INSTRUCTIONS FOR THE TASK:
An exact copy of the entries is needed, with every line included.
ENTRIES PROVIDED START
**config.mk**
```make
export PLATFORM = sky130hd
export DESIGN_NAME = operand_memory_ctrl
export DESIGN_NICKNAME = d
export VERILOG_FILES = /design/src/rtl/operand_memory_ctrl.sv
export SDC_FILE = /design/constraint.sdc
export NUM_CORES = 2
export LEC_CHECK = 0
export ABC_AREA = 1
export CAP_MARGIN = 20
export CORE_MARGIN = 1
export CORE_UTILIZATION = 59
export CTS_CLUSTER_DIAMETER = 200
export CTS_CLUSTER_SIZE = 14
export DETAILED_ROUTE_END_ITERATION = 8
export GPL_ROUTABILITY_DRIVEN = 0
export PLACE_DENSITY = 0.78
export SYNTH_ARGS = -nofsm -noshare
export SYNTH_HDL_FRONTEND = slang
export SYNTH_SLANG_ARGS = --single-unit
```
**constraint.sdc**
```tcl
create_clock -name clock_i -period 2 [get_ports clock_i]
set_input_delay 0.3 -clock clock_i [delete_from_list [all_inputs] [get_ports clock_i]]
set_output_delay 0.3 -clock clock_i [all_outputs]
set_load 0.01 [all_outputs]
```
`config.mk`:
```
export PLATFORM = sky130hd
export DESIGN_NAME = alu_cmd_sequencer
export DESIGN_NICKNAME = d
export VERILOG_FILES = /design/src/rtl/alu_cmd_sequencer.sv
export SDC_FILE = /design/constraint.sdc
export NUM_CORES = 1
export LEC_CHECK = 0
export BUFFER_PORTS_ARGS = -buffer_cell sky130_fd_sc_hd__buf_2
export CORE_MARGIN = 4
export CORE_UTILIZATION = 50
export DETAILED_ROUTE_END_ITERATION = 6
export MAX_ROUTING_LAYER = met4
export PLACE_DENSITY_LB_ADDON = 0.25
export SLEW_MARGIN = 20
export SYNTH_ARGS = -nofsm -noshare
export SYNTH_HDL_FRONTEND = slang
export SYNTH_SLANG_ARGS = --single-unit
```
`constraint.sdc`:
```
create_clock -name clk -period 2.8 [get_ports clk]
set_clock_uncertainty 0.05 [all_clocks]
set_input_delay 0.56 -clock clk [delete_from_list [all_inputs] [get_ports clk]]
set_output_delay 0.56 -clock clk [all_outputs]
set_load 0.01 [all_outputs]
```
ENTRIES PROVIDED END
ANSWER FOR THIS EXERCISE:
**config.mk**
```make
export PLATFORM = sky130hd
export DESIGN_NAME = operand_memory_ctrl
export DESIGN_NICKNAME = d
export VERILOG_FILES = /design/src/rtl/operand_memory_ctrl.sv
export SDC_FILE = /design/constraint.sdc
export NUM_CORES = 2
export LEC_CHECK = 0
export ABC_AREA = 1
export CAP_MARGIN = 20
export CORE_MARGIN = 1
export CORE_UTILIZATION = 59
export CTS_CLUSTER_DIAMETER = 200
export CTS_CLUSTER_SIZE = 14
export DETAILED_ROUTE_END_ITERATION = 8
export GPL_ROUTABILITY_DRIVEN = 0
export PLACE_DENSITY = 0.78
export SYNTH_ARGS = -nofsm -noshare
export SYNTH_HDL_FRONTEND = slang
export SYNTH_SLANG_ARGS = --single-unit
```
**constraint.sdc**
```tcl
create_clock -name clock_i -period 2 [get_ports clock_i]
set_input_delay 0.3 -clock clock_i [delete_from_list [all_inputs] [get_ports clock_i]]
set_output_delay 0.3 -clock clock_i [all_outputs]
set_load 0.01 [all_outputs]
```
`config.mk`:
```
export PLATFORM = sky130hd
export DESIGN_NAME = alu_cmd_sequencer
export DESIGN_NICKNAME = d
export VERILOG_FILES = /design/src/rtl/alu_cmd_sequencer.sv
export SDC_FILE = /design/constraint.sdc
export NUM_CORES = 1
export LEC_CHECK = 0
export BUFFER_PORTS_ARGS = -buffer_cell sky130_fd_sc_hd__buf_2
export CORE_MARGIN = 4
export CORE_UTILIZATION = 50
export DETAILED_ROUTE_END_ITERATION = 6
export MAX_ROUTING_LAYER = met4
export PLACE_DENSITY_LB_ADDON = 0.25
export SLEW_MARGIN = 20
export SYNTH_ARGS = -nofsm -noshare
export SYNTH_HDL_FRONTEND = slang
export SYNTH_SLANG_ARGS = --single-unit
```
`constraint.sdc`:
```
create_clock -name clk -period 2.8 [get_ports clk]
set_clock_uncertainty 0.05 [all_clocks]
set_input_delay 0.56 -clock clk [delete_from_list [all_inputs] [get_ports clk]]
set_output_delay 0.56 -clock clk [all_outputs]
set_load 0.01 [all_outputs]
```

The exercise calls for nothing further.